**Problem statement**: The number of lines in the entries below holding the word "NumEvents" is all that is needed here.

**Collected data**:
-- Opening Marker --

--- src/design/claConfigPkg.sv ---
// Configuration as software programs it: sizes, match sets, EAP entries
// and the control word.
// The size constants are the defaults of the top-level parameters. The
// packed types below are built from them and do not follow overrides.
// The EAP action field is a raw 3-bit code. claPipePkg gives its meaning.

`default_nettype none

package claConfigPkg;

  // ******************************
  // Sizes
  // ******************************
  localparam int SignalWidth   = 16;
  localparam int NumMatchSets  = 4;
  localparam int XtriggerWidth = 2;
  localparam int NumNodes      = 4;
  localparam int EapsPerNode   = 2;
  localparam int NumEvents     = NumMatchSets + XtriggerWidth;

  // ******************************
  // Programmable entries
  // ******************************

  // Bits under mask are compared against match
  typedef struct packed {
    logic [SignalWidth-1:0] mask;
    logic [SignalWidth-1:0] match;
  } matchSetT;

  // One event/action point
  typedef struct packed {
    logic       enable;
    logic [2:0] eventSel;
    logic [2:0] op;
    logic [1:0] nextNode;
  } eapConfigT;

  typedef struct packed {
    logic enableEap;
    logic haltEnable;
  } claCtrlT;

endpackage

`default_nettype wire

--- src/design/claPipePkg.sv ---
// Action opcodes and the items that travel between the analyzer stages.
// Field widths come from claConfigPkg and are fixed at the default sizes
// of four nodes, two EAPs per node and a 16-bit debug word.

`default_nettype none

package claPipePkg;

  import claConfigPkg::*;

  // Encoding of the op field in eapConfigT
  typedef enum logic [2:0] {
    actionNone,
    actionHaltClock,
    actionDebugInterrupt,
    actionTraceStart,
    actionTraceStop,
    actionXtrigger
  } actionOpT;

  // ******************************
  // Stage items
  // ******************************

  // Decode to execute, match sets in the low bits
  typedef struct packed {
    logic [NumEvents-1:0]   events;
    logic [SignalWidth-1:0] word;
  } decodedT;

  // Execute to result, one item per EAP hit
  typedef struct packed {
    logic                   valid;
    actionOpT               op;
    logic [1:0]             node;
    logic                   eap;
    logic [SignalWidth-1:0] word;
  } stepT;

endpackage

`default_nettype wire

--- src/design/claEventDecode.sv ---
// First analyzer stage. Samples the debug word and the cross-trigger lines
// on every edge and presents the registered event bus one edge later.
// NumMatchSets + XtriggerWidth must equal NumEvents of the decodedT type.
// The registered word has no reset; only the events are cleared.

`timescale 1ns/10ps
`default_nettype none

module claEventDecode
  import claConfigPkg::*;
  import claPipePkg::decodedT;
#(
  parameter int SignalWidth   = claConfigPkg::SignalWidth,
  parameter int NumMatchSets  = claConfigPkg::NumMatchSets,
  parameter int XtriggerWidth = claConfigPkg::XtriggerWidth
) (
  input  wire logic                             gated_clock,
  input  wire logic                             reset_n,
  input  wire logic [SignalWidth-1:0]           debugSignals,
  input  wire logic [XtriggerWidth-1:0]         xtriggerIn,
  input  wire matchSetT [NumMatchSets-1:0]      matchSets,
  output decodedT                               decoded
);

  logic [NumMatchSets-1:0] matchHit;
  logic [SignalWidth-1:0]  maskedDiff;

  // ******************************
  // Mask/match compare
  // ******************************

  // Compared against the incoming word so the result lines up with
  // the word that gets registered beside it
  always_comb begin
    matchHit   = '0;
    maskedDiff = '0;
    for (int m = 0; m < NumMatchSets; m++) begin
      maskedDiff  = (debugSignals ^ matchSets[m].match) & matchSets[m].mask;
      matchHit[m] = (maskedDiff == '0);
    end
  end

  // ******************************
  // Event register
  // ******************************

  always_ff @(posedge gated_clock) begin
    decoded.word <= debugSignals;
    if (!reset_n) begin
      decoded.events <= '0;
    end else begin
      // Cross-triggers sit above the match sets
      decoded.events <= {xtriggerIn, matchHit};
    end
  end

endmodule

`default_nettype wire

--- src/design/claNodeExecute.sv ---
// Second analyzer stage. Holds the current node and checks only the EAPs
// of that node against the decoded events. The lowest-index firing EAP
// wins and moves the chain to its next node.
// Status is sticky per node and EAP; a clear loses to a set in the same
// cycle. The step payload is not reset and is only meaningful with valid.

`timescale 1ns/10ps
`default_nettype none

module claNodeExecute
  import claConfigPkg::*;
  import claPipePkg::*;
#(
  parameter int NumNodes    = claConfigPkg::NumNodes,
  parameter int EapsPerNode = claConfigPkg::EapsPerNode,
  parameter int NumEvents   = claConfigPkg::NumEvents
) (
  input  wire logic                                    gated_clock,
  input  wire logic                                    reset_n,
  input  wire decodedT                                 decoded,
  input  wire eapConfigT [NumNodes-1:0][EapsPerNode-1:0] eapConfig,
  input  wire logic                                    enableEap,
  input  wire logic [NumNodes*EapsPerNode-1:0]         statusClear,
  output stepT                                         step,
  output logic [NumNodes*EapsPerNode-1:0]              eapStatus
);

  localparam int NodeBits = $clog2(NumNodes);
  localparam int EapBits  = (EapsPerNode > 1) ? $clog2(EapsPerNode) : 1;

  logic [NodeBits-1:0]               curNode;
  eapConfigT [EapsPerNode-1:0]       nodeEaps;
  logic [EapsPerNode-1:0]            eapFires;
  logic                              hit;
  logic [EapBits-1:0]                hitEap;
  eapConfigT                         hitCfg;
  logic [NumNodes*EapsPerNode-1:0]   setMask;

  // Only the current node's EAPs take part
  assign nodeEaps = eapConfig[curNode];

  always_comb begin
    eapFires = '0;
    for (int e = 0; e < EapsPerNode; e++) begin
      // Selects past the event bus never fire
      if (nodeEaps[e].enable && (nodeEaps[e].eventSel < NumEvents)) begin
        eapFires[e] = decoded.events[nodeEaps[e].eventSel];
      end
    end
  end

  // ******************************
  // Priority select
  // ******************************

  // Walk down so the lowest index is the one left standing
  always_comb begin
    hit    = 1'b0;
    hitEap = '0;
    hitCfg = '0;
    for (int e = EapsPerNode - 1; e >= 0; e--) begin
      if (enableEap && eapFires[e]) begin
        hit    = 1'b1;
        hitEap = EapBits'(e);
        hitCfg = nodeEaps[e];
      end
    end
  end

  always_comb begin
    setMask = '0;
    if (hit) begin
      setMask[curNode * EapsPerNode + hitEap] = 1'b1;
    end
  end

  // ******************************
  // Node, step and status
  // ******************************

  always_ff @(posedge gated_clock) begin
    step.op   <= actionOpT'(hitCfg.op);
    step.node <= curNode;
    step.eap  <= hitEap;
    step.word <= decoded.word;
    if (!reset_n) begin
      curNode    <= '0;
      step.valid <= 1'b0;
      eapStatus  <= '0;
    end else begin
      step.valid <= hit;
      if (hit) begin
        curNode <= NodeBits'(hitCfg.nextNode);
      end
      eapStatus <= (eapStatus & ~statusClear) | setMask;
    end
  end

endmodule

`default_nettype wire

--- src/design/claActionResult.sv ---
// Last analyzer stage. Turns each valid step into sticky levels and
// one-cycle pulses, and captures the snapshot of the causing word.
// The halt is sticky until reset. The interrupt drops on any status clear
// unless a new interrupt op arrives in the same cycle.
// xtriggerOut is indexed by EAP, so EapsPerNode must not exceed XtriggerWidth.

`timescale 1ns/10ps
`default_nettype none

module claActionResult
  import claConfigPkg::*;
  import claPipePkg::*;
#(
  parameter int XtriggerWidth = claConfigPkg::XtriggerWidth,
  parameter int SignalWidth   = claConfigPkg::SignalWidth
) (
  input  wire logic                             gated_clock,
  input  wire logic                             reset_n,
  input  wire stepT                             step,
  input  wire logic                             haltEnable,
  input  wire logic [NumNodes*EapsPerNode-1:0]  statusClear,
  output logic                                  haltClock,
  output logic                                  debugInterrupt,
  output logic                                  traceActive,
  output logic [XtriggerWidth-1:0]              xtriggerOut,
  output logic                                  snapshotValid,
  output logic [SignalWidth-1:0]                snapshotData,
  output logic [1:0]                            snapshotNode,
  output logic                                  snapshotEap
);

  logic opHalt;
  logic opInterrupt;
  logic opTraceStart;
  logic opTraceStop;
  logic opXtrigger;
  logic anyClear;

  // ******************************
  // Opcode decode
  // ******************************
  assign opHalt       = step.valid && (step.op == actionHaltClock);
  assign opInterrupt  = step.valid && (step.op == actionDebugInterrupt);
  assign opTraceStart = step.valid && (step.op == actionTraceStart);
  assign opTraceStop  = step.valid && (step.op == actionTraceStop);
  assign opXtrigger   = step.valid && (step.op == actionXtrigger);
  assign anyClear     = |statusClear;

  // Sticky levels
  always_ff @(posedge gated_clock) begin
    if (!reset_n) begin
      haltClock      <= 1'b0;
      debugInterrupt <= 1'b0;
      traceActive    <= 1'b0;
    end else begin
      if (opHalt && haltEnable) begin
        haltClock <= 1'b1;
      end
      if (opInterrupt) begin
        debugInterrupt <= 1'b1;
      end else if (anyClear) begin
        debugInterrupt <= 1'b0;
      end
      if (opTraceStart) begin
        traceActive <= 1'b1;
      end else if (opTraceStop) begin
        traceActive <= 1'b0;
      end
    end
  end

  // ******************************
  // Pulses and snapshot
  // ******************************
  always_ff @(posedge gated_clock) begin
    if (!reset_n) begin
      xtriggerOut   <= '0;
      snapshotValid <= 1'b0;
      snapshotData  <= '0;
      snapshotNode  <= '0;
      snapshotEap   <= 1'b0;
    end else begin
      xtriggerOut <= '0;
      if (opXtrigger) begin
        xtriggerOut[step.eap] <= 1'b1;
      end
      snapshotValid <= step.valid;
      // Data holds the last hit between pulses
      if (step.valid) begin
        snapshotData <= step.word;
        snapshotNode <= step.node;
        snapshotEap  <= step.eap;
      end
    end
  end

endmodule

`default_nettype wire

--- src/design/coreLogicAnalyzer.sv ---
// Core logic analyzer: event decode, node chain execute and action result
// as three registered stages. Actions and snapshots follow the inputs
// after three edges, eapStatus after two.
// Requires EapsPerNode of at most XtriggerWidth.
// Has no clock-gating cell. It runs directly on the already gated clock.

`timescale 1ns/10ps
`default_nettype none

module coreLogicAnalyzer
  import claConfigPkg::*;
  import claPipePkg::*;
#(
  parameter int SignalWidth   = claConfigPkg::SignalWidth,
  parameter int NumMatchSets  = claConfigPkg::NumMatchSets,
  parameter int XtriggerWidth = claConfigPkg::XtriggerWidth,
  parameter int NumNodes      = claConfigPkg::NumNodes,
  parameter int EapsPerNode   = claConfigPkg::EapsPerNode,
  parameter int NumEvents     = claConfigPkg::NumEvents
) (
  input  wire logic                                      gated_clock,
  input  wire logic                                      reset_n,
  input  wire logic [SignalWidth-1:0]                    debugSignals,
  input  wire logic [XtriggerWidth-1:0]                  xtriggerIn,
  input  wire matchSetT [NumMatchSets-1:0]               matchSets,
  input  wire eapConfigT [NumNodes-1:0][EapsPerNode-1:0] eapConfig,
  input  wire claCtrlT                                   ctrl,
  input  wire logic [NumNodes*EapsPerNode-1:0]           statusClear,
  output logic [NumNodes*EapsPerNode-1:0]                eapStatus,
  output logic                                           haltClock,
  output logic                                           debugInterrupt,
  output logic                                           traceActive,
  output logic [XtriggerWidth-1:0]                       xtriggerOut,
  output logic                                           snapshotValid,
  output logic [SignalWidth-1:0]                         snapshotData,
  output logic [1:0]                                     snapshotNode,
  output logic                                           snapshotEap
);

  decodedT decoded;
  stepT    step;

  claEventDecode #(
    .SignalWidth   (SignalWidth),
    .NumMatchSets  (NumMatchSets),
    .XtriggerWidth (XtriggerWidth)
  ) u_decode (
    .gated_clock  (gated_clock),
    .reset_n      (reset_n),
    .debugSignals (debugSignals),
    .xtriggerIn   (xtriggerIn),
    .matchSets    (matchSets),
    .decoded      (decoded)
  );

  claNodeExecute #(
    .NumNodes    (NumNodes),
    .EapsPerNode (EapsPerNode),
    .NumEvents   (NumEvents)
  ) u_execute (
    .gated_clock (gated_clock),
    .reset_n     (reset_n),
    .decoded     (decoded),
    .eapConfig   (eapConfig),
    .enableEap   (ctrl.enableEap),
    .statusClear (statusClear),
    .step        (step),
    .eapStatus   (eapStatus)
  );

  claActionResult #(
    .XtriggerWidth (XtriggerWidth),
    .SignalWidth   (SignalWidth)
  ) u_result (
    .gated_clock    (gated_clock),
    .reset_n        (reset_n),
    .step           (step),
    .haltEnable     (ctrl.haltEnable),
    .statusClear    (statusClear),
    .haltClock      (haltClock),
    .debugInterrupt (debugInterrupt),
    .traceActive    (traceActive),
    .xtriggerOut    (xtriggerOut),
    .snapshotValid  (snapshotValid),
    .snapshotData   (snapshotData),
    .snapshotNode   (snapshotNode),
    .snapshotEap    (snapshotEap)
  );

endmodule

`default_nettype wire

-- Closing Marker --

**Task result**: 7